[[ Supplied material, beginning ]]

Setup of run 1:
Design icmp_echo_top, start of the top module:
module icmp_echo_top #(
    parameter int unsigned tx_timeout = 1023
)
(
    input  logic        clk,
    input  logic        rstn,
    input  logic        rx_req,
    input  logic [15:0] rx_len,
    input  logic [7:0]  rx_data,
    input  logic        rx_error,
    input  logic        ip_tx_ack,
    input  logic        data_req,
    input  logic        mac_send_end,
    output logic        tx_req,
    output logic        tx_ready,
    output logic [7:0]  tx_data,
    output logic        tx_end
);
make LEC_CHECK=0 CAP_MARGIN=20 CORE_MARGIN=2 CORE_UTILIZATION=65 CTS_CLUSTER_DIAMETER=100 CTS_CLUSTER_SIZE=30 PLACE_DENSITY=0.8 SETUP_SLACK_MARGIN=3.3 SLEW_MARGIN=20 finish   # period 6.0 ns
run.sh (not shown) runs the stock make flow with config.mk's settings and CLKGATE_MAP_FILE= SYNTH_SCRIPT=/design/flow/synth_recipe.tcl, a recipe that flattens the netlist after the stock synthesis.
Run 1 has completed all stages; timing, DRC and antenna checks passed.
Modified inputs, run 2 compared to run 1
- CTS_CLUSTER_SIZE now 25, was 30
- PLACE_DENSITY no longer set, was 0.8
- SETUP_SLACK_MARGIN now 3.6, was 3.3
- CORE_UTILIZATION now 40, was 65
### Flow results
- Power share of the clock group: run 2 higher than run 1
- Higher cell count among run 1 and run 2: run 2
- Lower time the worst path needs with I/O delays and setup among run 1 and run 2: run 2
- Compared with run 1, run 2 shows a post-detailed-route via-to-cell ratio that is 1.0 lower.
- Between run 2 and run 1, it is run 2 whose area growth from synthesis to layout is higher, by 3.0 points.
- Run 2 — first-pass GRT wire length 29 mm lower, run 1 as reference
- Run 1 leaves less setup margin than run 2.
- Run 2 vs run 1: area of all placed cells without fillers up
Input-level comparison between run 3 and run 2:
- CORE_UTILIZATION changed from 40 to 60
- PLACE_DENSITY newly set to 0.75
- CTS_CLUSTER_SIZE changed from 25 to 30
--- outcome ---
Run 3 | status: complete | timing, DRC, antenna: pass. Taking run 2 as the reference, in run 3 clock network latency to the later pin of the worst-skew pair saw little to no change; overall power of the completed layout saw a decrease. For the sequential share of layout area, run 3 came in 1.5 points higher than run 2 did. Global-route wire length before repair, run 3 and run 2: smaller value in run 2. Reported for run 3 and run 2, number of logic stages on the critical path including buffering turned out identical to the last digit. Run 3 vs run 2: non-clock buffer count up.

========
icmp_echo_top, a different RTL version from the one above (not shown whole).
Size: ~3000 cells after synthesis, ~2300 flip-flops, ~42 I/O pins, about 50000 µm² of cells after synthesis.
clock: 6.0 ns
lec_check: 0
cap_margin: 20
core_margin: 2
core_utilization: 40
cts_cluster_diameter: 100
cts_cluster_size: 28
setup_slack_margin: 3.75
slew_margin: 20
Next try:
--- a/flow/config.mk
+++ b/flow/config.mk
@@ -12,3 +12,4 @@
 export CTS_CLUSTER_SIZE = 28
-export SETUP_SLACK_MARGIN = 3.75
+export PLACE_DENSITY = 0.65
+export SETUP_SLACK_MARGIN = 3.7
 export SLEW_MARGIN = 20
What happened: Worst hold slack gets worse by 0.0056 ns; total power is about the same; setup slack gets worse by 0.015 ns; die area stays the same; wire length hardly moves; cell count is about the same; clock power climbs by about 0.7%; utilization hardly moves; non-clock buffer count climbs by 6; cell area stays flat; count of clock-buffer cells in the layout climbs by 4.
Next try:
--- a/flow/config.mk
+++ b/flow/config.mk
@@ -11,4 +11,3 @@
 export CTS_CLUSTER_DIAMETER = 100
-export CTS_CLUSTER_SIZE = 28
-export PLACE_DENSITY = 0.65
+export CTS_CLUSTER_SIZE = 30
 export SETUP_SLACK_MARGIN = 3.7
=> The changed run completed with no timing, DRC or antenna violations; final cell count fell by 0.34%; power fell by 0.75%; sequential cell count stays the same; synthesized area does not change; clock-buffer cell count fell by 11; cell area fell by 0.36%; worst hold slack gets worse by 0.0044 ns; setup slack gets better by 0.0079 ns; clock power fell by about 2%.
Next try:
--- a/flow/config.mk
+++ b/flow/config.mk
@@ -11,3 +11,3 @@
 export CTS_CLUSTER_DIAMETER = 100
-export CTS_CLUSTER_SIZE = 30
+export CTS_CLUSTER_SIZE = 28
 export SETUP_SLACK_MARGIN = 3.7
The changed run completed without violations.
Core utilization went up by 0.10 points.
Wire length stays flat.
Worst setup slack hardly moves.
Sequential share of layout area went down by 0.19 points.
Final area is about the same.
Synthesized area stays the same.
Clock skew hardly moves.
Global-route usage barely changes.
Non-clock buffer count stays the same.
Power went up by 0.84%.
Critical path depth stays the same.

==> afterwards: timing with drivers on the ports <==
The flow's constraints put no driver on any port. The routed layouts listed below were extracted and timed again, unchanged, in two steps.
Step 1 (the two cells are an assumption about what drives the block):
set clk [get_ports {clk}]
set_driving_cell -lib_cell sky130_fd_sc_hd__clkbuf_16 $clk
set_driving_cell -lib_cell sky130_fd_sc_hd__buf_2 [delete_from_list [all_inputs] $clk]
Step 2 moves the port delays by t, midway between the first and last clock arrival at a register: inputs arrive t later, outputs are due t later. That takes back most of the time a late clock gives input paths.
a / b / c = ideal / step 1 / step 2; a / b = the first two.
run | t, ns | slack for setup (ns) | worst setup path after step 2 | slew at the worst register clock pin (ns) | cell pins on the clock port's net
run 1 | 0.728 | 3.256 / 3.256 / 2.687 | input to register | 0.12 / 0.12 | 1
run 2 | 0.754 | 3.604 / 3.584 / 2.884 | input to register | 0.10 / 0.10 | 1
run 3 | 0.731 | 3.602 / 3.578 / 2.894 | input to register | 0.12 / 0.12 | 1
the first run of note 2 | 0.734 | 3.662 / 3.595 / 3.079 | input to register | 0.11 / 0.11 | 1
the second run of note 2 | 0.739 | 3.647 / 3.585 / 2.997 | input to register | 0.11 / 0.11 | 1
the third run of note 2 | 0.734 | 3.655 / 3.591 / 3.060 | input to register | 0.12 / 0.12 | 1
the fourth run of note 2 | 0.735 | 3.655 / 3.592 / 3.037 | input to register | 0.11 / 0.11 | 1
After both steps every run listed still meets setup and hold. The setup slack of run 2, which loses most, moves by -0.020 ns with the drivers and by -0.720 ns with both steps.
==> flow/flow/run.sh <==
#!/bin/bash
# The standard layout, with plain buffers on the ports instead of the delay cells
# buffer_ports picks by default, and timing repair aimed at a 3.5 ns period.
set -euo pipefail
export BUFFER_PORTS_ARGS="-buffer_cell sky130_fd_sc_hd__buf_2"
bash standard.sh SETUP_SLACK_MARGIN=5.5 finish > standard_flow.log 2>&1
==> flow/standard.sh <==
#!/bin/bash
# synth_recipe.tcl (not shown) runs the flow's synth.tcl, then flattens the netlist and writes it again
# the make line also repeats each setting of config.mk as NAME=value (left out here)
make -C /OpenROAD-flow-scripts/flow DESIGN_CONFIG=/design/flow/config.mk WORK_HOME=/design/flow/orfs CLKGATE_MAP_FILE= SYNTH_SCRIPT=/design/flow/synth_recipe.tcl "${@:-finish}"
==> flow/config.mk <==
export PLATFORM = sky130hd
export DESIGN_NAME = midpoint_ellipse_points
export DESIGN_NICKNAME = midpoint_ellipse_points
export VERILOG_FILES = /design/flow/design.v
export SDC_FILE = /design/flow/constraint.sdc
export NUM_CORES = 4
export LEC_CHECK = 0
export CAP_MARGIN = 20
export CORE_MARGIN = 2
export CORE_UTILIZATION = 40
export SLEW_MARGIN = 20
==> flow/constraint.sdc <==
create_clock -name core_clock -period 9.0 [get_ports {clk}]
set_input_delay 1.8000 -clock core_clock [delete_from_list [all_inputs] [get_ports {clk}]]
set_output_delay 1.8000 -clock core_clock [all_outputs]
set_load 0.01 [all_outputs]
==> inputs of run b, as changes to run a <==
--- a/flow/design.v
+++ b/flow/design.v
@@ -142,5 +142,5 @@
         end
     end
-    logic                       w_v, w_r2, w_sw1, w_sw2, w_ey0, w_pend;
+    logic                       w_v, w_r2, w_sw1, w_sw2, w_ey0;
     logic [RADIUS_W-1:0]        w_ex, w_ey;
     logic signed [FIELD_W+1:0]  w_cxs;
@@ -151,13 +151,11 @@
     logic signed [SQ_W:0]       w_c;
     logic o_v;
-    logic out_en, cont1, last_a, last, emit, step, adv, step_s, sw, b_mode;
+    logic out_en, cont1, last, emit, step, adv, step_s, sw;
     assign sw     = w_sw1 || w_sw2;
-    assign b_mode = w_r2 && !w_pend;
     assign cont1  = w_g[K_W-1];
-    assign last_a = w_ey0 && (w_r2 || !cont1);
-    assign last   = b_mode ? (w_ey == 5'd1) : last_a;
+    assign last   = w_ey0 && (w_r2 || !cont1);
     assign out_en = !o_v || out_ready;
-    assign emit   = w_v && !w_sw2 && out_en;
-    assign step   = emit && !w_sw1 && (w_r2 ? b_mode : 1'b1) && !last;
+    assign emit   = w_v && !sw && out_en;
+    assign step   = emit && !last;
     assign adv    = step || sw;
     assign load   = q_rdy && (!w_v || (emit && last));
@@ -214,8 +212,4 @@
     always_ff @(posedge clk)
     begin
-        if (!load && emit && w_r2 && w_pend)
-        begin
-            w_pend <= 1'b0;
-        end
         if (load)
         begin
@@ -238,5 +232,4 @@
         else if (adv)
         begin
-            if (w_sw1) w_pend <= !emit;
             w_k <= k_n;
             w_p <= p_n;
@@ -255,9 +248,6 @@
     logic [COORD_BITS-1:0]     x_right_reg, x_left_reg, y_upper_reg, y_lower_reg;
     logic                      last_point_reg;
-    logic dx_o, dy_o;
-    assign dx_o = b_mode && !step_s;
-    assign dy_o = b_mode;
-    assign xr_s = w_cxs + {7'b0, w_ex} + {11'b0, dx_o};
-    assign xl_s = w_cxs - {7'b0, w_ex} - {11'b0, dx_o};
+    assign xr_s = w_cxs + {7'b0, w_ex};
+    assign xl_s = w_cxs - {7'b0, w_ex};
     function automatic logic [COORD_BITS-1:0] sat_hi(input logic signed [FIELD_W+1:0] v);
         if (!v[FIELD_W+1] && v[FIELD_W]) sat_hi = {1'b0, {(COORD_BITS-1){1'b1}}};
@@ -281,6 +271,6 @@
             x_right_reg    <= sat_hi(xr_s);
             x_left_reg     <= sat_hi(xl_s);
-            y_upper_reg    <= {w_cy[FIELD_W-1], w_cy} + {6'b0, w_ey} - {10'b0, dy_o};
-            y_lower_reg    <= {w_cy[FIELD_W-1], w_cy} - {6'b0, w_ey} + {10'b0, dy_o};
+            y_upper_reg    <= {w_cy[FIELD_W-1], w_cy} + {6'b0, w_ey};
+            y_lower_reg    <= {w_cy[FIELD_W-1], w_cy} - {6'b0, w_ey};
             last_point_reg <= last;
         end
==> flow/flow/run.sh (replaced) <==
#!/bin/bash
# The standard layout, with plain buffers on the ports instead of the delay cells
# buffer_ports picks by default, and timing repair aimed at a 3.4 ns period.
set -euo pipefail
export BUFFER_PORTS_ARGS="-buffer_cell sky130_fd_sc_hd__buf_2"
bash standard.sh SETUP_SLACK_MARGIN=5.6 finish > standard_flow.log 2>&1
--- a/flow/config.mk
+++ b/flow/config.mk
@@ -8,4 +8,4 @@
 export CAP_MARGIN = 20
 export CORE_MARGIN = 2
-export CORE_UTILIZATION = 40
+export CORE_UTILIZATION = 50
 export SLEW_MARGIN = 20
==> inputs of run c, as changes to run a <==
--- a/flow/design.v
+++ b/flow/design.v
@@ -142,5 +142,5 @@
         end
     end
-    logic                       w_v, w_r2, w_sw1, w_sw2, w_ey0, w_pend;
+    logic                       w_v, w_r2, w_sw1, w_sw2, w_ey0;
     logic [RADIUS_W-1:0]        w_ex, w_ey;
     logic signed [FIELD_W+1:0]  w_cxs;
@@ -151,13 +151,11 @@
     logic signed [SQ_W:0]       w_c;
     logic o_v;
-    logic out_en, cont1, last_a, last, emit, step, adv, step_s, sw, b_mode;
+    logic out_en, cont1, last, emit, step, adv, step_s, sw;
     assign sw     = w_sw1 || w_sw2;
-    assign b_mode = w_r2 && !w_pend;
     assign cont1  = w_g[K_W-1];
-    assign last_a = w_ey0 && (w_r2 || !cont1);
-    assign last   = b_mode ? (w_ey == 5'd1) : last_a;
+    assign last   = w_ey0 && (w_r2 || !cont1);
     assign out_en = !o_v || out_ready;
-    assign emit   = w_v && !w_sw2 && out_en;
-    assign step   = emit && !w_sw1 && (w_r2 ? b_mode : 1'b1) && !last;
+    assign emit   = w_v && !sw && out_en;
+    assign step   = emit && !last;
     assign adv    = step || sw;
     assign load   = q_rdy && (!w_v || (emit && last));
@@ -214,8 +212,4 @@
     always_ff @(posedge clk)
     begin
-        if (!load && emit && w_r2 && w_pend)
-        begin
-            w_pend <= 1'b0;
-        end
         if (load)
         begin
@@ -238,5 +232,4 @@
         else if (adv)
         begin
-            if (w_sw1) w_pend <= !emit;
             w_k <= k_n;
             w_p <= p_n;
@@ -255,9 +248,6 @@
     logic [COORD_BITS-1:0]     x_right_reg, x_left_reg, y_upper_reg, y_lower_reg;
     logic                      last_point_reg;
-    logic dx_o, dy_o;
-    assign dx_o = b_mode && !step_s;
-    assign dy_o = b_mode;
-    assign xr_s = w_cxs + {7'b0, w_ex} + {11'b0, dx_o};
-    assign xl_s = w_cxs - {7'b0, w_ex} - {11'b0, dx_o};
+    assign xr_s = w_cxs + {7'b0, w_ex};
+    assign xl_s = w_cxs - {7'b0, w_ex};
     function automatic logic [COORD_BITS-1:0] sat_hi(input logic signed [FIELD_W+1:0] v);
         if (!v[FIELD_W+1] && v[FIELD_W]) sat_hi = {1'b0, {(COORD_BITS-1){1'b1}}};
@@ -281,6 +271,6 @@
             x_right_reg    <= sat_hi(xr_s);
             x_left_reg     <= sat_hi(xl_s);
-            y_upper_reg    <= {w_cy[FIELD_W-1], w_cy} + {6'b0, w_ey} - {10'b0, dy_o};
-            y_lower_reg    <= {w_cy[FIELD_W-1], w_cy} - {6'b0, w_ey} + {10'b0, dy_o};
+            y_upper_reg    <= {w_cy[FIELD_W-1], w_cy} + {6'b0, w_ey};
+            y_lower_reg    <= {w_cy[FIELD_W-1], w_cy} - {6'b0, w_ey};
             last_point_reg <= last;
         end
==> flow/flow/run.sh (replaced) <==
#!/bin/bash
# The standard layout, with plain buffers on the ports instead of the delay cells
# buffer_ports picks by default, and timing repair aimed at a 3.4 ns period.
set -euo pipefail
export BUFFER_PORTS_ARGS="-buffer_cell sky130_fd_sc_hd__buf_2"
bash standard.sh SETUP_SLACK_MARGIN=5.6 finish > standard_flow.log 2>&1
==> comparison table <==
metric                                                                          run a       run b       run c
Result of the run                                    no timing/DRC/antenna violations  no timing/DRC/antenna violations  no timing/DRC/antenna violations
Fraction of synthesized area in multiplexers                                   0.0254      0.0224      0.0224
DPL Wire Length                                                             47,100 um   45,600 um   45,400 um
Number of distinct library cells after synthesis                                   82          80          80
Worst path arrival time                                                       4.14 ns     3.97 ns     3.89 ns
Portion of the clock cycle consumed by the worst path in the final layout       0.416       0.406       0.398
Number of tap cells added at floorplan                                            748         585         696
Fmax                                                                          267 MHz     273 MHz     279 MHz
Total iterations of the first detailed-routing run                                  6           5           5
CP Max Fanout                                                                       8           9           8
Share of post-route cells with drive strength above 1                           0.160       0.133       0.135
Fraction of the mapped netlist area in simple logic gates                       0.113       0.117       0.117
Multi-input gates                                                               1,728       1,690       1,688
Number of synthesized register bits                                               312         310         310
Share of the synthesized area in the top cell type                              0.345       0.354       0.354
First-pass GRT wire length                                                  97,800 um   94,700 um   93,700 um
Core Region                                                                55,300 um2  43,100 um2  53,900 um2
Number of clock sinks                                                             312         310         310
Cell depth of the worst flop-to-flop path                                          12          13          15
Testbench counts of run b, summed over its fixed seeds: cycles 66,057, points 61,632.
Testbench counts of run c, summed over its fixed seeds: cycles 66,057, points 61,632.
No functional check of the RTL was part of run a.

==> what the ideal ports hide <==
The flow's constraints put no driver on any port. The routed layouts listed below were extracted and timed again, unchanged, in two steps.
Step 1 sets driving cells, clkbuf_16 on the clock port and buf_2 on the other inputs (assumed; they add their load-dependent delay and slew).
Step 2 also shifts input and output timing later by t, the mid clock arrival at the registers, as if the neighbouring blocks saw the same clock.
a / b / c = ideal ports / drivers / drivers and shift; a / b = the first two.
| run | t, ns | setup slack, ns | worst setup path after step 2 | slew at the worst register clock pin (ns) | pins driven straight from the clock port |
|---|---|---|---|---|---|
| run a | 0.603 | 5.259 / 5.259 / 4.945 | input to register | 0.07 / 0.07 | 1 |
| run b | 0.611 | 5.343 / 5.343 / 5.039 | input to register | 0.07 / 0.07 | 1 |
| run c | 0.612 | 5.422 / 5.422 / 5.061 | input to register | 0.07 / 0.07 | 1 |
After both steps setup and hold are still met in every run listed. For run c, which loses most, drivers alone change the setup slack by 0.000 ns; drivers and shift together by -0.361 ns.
Background: an optimization exercise with open tools, aiming at small area. Do not read the settings as production practice. Where RTL was checked, it was by simulation tests only, not by an equivalence proof against the original. For run 1, only the layout was checked, not whether the RTL still works. Power is estimated from default activity; no workload was simulated.

--- flow/design.v ---
package sniffer_pkg;
  typedef logic [32-1:0] addr_t;
  typedef logic [32-1:0] data_t;
  typedef logic [4-1:0] be_t;
  typedef logic [32-1:0] ts_t;
  typedef logic [7:0] src_id_t;
  localparam int ReservedW = 128 - 8 - 32 - 32
                             - 32 - 4 - 3;
  typedef struct packed {
    src_id_t              source_id;     
    ts_t                  timestamp;     
    addr_t                address;       
    data_t                data;          
    be_t                  byte_enable;   
    logic                 we;            
    logic                 valid;         
    logic                 gnt;           
    logic [ReservedW-1:0] reserved;      
  } frame_t;
  typedef struct packed {
    logic                         req;      
    logic                         id1;      
    logic                         we_gnt;   
    be_t                          be;       
    addr_t                        addr;     
    data_t                        data;
    logic [12-1:0]  ts_lo;    
  } entry_t;
  localparam int EntryW = 3 + 4 + 32 + 32
                          + 12;
  typedef enum logic {
    IDLE,
    SHIFT
  } ser_state_e;
endpackage
What follows belongs to an exercise in optimizing a design on an open flow for small area and a short achievable clock period; a production flow would make more cautious choices. At most, simulation tests tie the RTL to the original design; equivalence was not proved. Power figures rest on the tool's default switching activity, not on a simulated workload.

== job 102 ==
// scoreboard_ctrl
module scoreboard_ctrl (
    input  logic                      clk,
    input  logic                      rst,
    input  sb_pkg::inst_t             inst,
    input  logic                      inst_valid,
    input  logic [sb_pkg::num_fu-1:0] fu_done,
    output logic                      issue_ack,
    output logic [sb_pkg::num_fu-1:0] ro_en,
    output sb_pkg::fu_op_t            ro_op,
    output sb_pkg::reg_idx_t          rs1_ctrl,
    output sb_pkg::reg_idx_t          rs2_ctrl,
    output logic                      reg_write,
    output sb_pkg::fu_id_t            wb_fu,
    output sb_pkg::reg_idx_t          rd_ctrl
);
Size: ~6700 sq um of cells after synthesis.
Settings: LEC_CHECK=0, CAP_MARGIN=20, CORE_MARGIN=2, CORE_UTILIZATION=40, SETUP_SLACK_MARGIN=1.5, SLEW_MARGIN=20; clock period 4.5 ns.
standard.sh (not shown) runs the stock make flow with config.mk's settings and CLKGATE_MAP_FILE= SYNTH_SCRIPT=/design/flow/synth_recipe.tcl, a recipe that flattens the netlist after the stock synthesis.
==> flow/flow/run.sh <==
#!/bin/bash
# Standard ORFS layout, with the port buffers made from plain buffers
# instead of the delay cells buffer_ports picks on its own.
set -euo pipefail
export BUFFER_PORTS_ARGS="-buffer_cell sky130_fd_sc_hd__buf_2"
bash standard.sh > make.log 2>&1
#### Input delta (job 101 over job 102)
--- a/flow/design.v
+++ b/flow/design.v
@@ -124,25 +124,24 @@
     logic [4:1][4:0] n_dst, n_src1, n_src2;
     logic [4:1]      has_s1, has_s2, has_d;
     assign has_d  = {1'b1, 1'b1, !inst[5], 1'b1};
     assign has_s1 = {1'b1, 1'b1, 1'b1, !inst[2]};
     assign has_s2 = {1'b1, 1'b1, inst[5], inst[5] && !inst[2]};
     always_comb begin
         for (int u = 1; u <= 4; u++) begin
             n_dst[u]  = has_d[u]  ? rd  : 5'd0;
             n_src1[u] = has_s1[u] ? rs1 : 5'd0;
             n_src2[u] = has_s2[u] ? rs2 : 5'd0;
         end
     end
-    logic [4:1] wake1, wake2;
     logic       rd_nz, rs1_nz, rs2_nz;
     assign rd_nz  = (rd  != 5'd0);
     assign rs1_nz = (rs1 != 5'd0);
     assign rs2_nz = (rs2 != 5'd0);
     logic [4:1] rs1_hit, rs2_hit, rd_hit;    
     logic [4:1] rd_s1, rd_s2;                
     always_comb begin
         for (int v = 1; v <= 4; v++) begin
             rs1_hit[v] = rs1_nz && (rs1 == dst[v]);
             rs2_hit[v] = rs2_nz && (rs2 == dst[v]);
             rd_hit[v]  = rd_nz  && (rd  == dst[v]);
             rd_s1[v]   = rd_nz  && (rd  == src1[v]);
@@ -154,63 +153,49 @@
         for (int u = 1; u <= 4; u++)
             for (int v = 1; v <= 4; v++)
                 if (u != v) begin
                     if (!busy[u]) begin
                         eq1[u][v] <= has_s1[u] && rs1_hit[v];
                         eq2[u][v] <= has_s2[u] && rs2_hit[v];
                     end else if (!busy[v]) begin
                         eq1[u][v] <= has_d[v] && rd_s1[u];
                         eq2[u][v] <= has_d[v] && rd_s2[u];
                     end
                 end
     end
-    logic [4:1] ro_req, rog, wbg, done_n, rdy1_n, rdy2_n, war_n, wb_req_n, wbg_n;
-    logic [4:0] rd_n;
+    logic [4:1] war_ok, ro_req, wb_req, rog, wbg;
+    always_comb begin
+        for (int v = 1; v <= 4; v++) begin
+            war_ok[v] = 1'b1;
+            for (int u = 1; u <= 4; u++)
+                if (u != v && ((rdy1[u] && eq1[u][v]) || (rdy2[u] && eq2[u][v])))
+                    war_ok[v] = 1'b0;
+        end
+    end
     assign ro_req = rdy1 & rdy2;
+    assign wb_req = done & war_ok;
     assign rog = {ro_req[4] & ~|ro_req[3:1], ro_req[3] & ~|ro_req[2:1], ro_req[2] & ~ro_req[1], ro_req[1]};
-    always_comb begin
-        for (int u = 1; u <= 4; u++) begin
-            done_n[u] = busy[u] && !wbg[u] && (done[u] || fu_done[u-1]);
-            rdy1_n[u] = busy[u] && !rog[u] && !wbg[u] && (rdy1[u] || wake1[u]);
-            rdy2_n[u] = busy[u] && !rog[u] && !wbg[u] && (rdy2[u] || wake2[u]);
-        end
-        for (int v = 1; v <= 4; v++) begin
-            war_n[v] = 1'b0;
-            for (int u = 1; u <= 4; u++)
-                if (u != v && ((rdy1_n[u] && eq1[u][v]) || (rdy2_n[u] && eq2[u][v])))
-                    war_n[v] = 1'b1;
-        end
-    end
-    assign wb_req_n = done_n & ~war_n;
-    assign wbg_n = {wb_req_n[4] & ~|wb_req_n[3:1], wb_req_n[3] & ~|wb_req_n[2:1],
-                    wb_req_n[2] & ~wb_req_n[1], wb_req_n[1]};
-    assign rd_n  = ({5{wbg_n[1]}} & dst[1]) | ({5{wbg_n[2]}} & dst[2]) |
-                   ({5{wbg_n[3]}} & dst[3]) | ({5{wbg_n[4]}} & dst[4]);
-    logic [4:0] rd_q;
-    always_ff @(posedge clk or posedge rst) begin
-        if (rst) wbg <= '0;
-        else     wbg <= wbg_n;
-    end
-    always_ff @(posedge clk) rd_q <= rd_n;
+    assign wbg = {wb_req[4] & ~|wb_req[3:1], wb_req[3] & ~|wb_req[2:1], wb_req[2] & ~wb_req[1], wb_req[1]};
     logic       waw, pend1, pend2, dec_valid, issue_en;
     logic [4:1] issue;
     assign waw   = |(busy & rd_hit);
     assign pend1 = |(busy & ~wbg & rs1_hit);
     assign pend2 = |(busy & ~wbg & rs2_hit);
     assign dec_valid = |val;
     always_comb begin
         for (int u = 1; u <= 4; u++)
             issue[u] = inst_valid && val[u] && !busy[u] && !(has_d[u] && waw);
     end
     assign issue_en = (inst_valid && !dec_valid) || (|issue);
+    logic [4:1] wake1, wake2;
     always_comb begin
         for (int u = 1; u <= 4; u++) begin
             wake1[u] = 1'b0;
             wake2[u] = 1'b0;
             for (int v = 1; v <= 4; v++)
                 if (v != u) begin
                     if (wbg[v] && eq1[u][v]) wake1[u] = 1'b1;
                     if (wbg[v] && eq2[u][v]) wake2[u] = 1'b1;
                 end
             wake1[u] = wake1[u] && pre[u];
             wake2[u] = wake2[u] && pre[u];
         end
@@ -253,16 +238,17 @@
         if (!busy[1]) op1 <= alu_op;
         if (!busy[2]) op2 <= {f3, inst[5]};
         if (!busy[3]) op3 <= f3[1:0];
         if (!busy[4]) op4 <= f3[1:0];
     end
     assign ro_en     = rog;
     assign ro_op     = ({5{rog[1]}} & op1) | ({5{rog[2]}} & {1'b0, op2}) |
                        ({5{rog[3]}} & {3'b0, op3}) | ({5{rog[4]}} & {3'b0, op4});
     assign rs1_ctrl  = ({5{rog[1]}} & src1[1]) | ({5{rog[2]}} & src1[2]) |
                        ({5{rog[3]}} & src1[3]) | ({5{rog[4]}} & src1[4]);
     assign rs2_ctrl  = ({5{rog[1]}} & src2[1]) | ({5{rog[2]}} & src2[2]) |
                        ({5{rog[3]}} & src2[3]) | ({5{rog[4]}} & src2[4]);
-    assign reg_write = |wbg;
+    assign reg_write = |wb_req;
     assign wb_fu     = {wbg[4], wbg[2] | wbg[3], wbg[1] | wbg[3]};
-    assign rd_ctrl   = rd_q;
+    assign rd_ctrl   = ({5{wbg[1]}} & dst[1]) | ({5{wbg[2]}} & dst[2]) |
+                       ({5{wbg[3]}} & dst[3]) | ({5{wbg[4]}} & dst[4]);
 endmodule
[summary]
Per the comparison of job 101 with job 102, fraction of power spent switching nets rose by 1.8 points, post-route DRC violation count stayed essentially flat. Note that the amount of wire on met3 after detailed routing recorded for job 102 amounts to 1.11 times the value seen in job 101. Looking at number of cell instances on the worst register-to-register path, job 101 sits 1 above job 102. Job 101 vs. job 102: die extent in x has decreased, global-route wire length before repair went down about 4%, number of sequential cells shows a reduction of 7.1%, worst hold slack shows an increase of 0.0046 ns. Delta (job 101 minus job 102): number of placement rows moved down; routed wire length moved down; post-layout utilization of the core moved up; sequential standard cell area moved down. | final cycle utilization of the critical path | higher: job 101 |. Synthesized net count: job 101 lower than job 102.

[[ Supplied material, end ]]

**How to complete this task**: Please, starting with the first line of the material above, write out each line exactly and finish on the line that includes "- Lower time".

**Result below**:
Setup of run 1:
Design icmp_echo_top, start of the top module:
module icmp_echo_top #(
    parameter int unsigned tx_timeout = 1023
)
(
    input  logic        clk,
    input  logic        rstn,
    input  logic        rx_req,
    input  logic [15:0] rx_len,
    input  logic [7:0]  rx_data,
    input  logic        rx_error,
    input  logic        ip_tx_ack,
    input  logic        data_req,
    input  logic        mac_send_end,
    output logic        tx_req,
    output logic        tx_ready,
    output logic [7:0]  tx_data,
    output logic        tx_end
);
make LEC_CHECK=0 CAP_MARGIN=20 CORE_MARGIN=2 CORE_UTILIZATION=65 CTS_CLUSTER_DIAMETER=100 CTS_CLUSTER_SIZE=30 PLACE_DENSITY=0.8 SETUP_SLACK_MARGIN=3.3 SLEW_MARGIN=20 finish   # period 6.0 ns
run.sh (not shown) runs the stock make flow with config.mk's settings and CLKGATE_MAP_FILE= SYNTH_SCRIPT=/design/flow/synth_recipe.tcl, a recipe that flattens the netlist after the stock synthesis.
Run 1 has completed all stages; timing, DRC and antenna checks passed.
Modified inputs, run 2 compared to run 1
- CTS_CLUSTER_SIZE now 25, was 30
- PLACE_DENSITY no longer set, was 0.8
- SETUP_SLACK_MARGIN now 3.6, was 3.3
- CORE_UTILIZATION now 40, was 65
### Flow results
- Power share of the clock group: run 2 higher than run 1
- Higher cell count among run 1 and run 2: run 2
- Lower time the worst path needs with I/O delays and setup among run 1 and run 2: run 2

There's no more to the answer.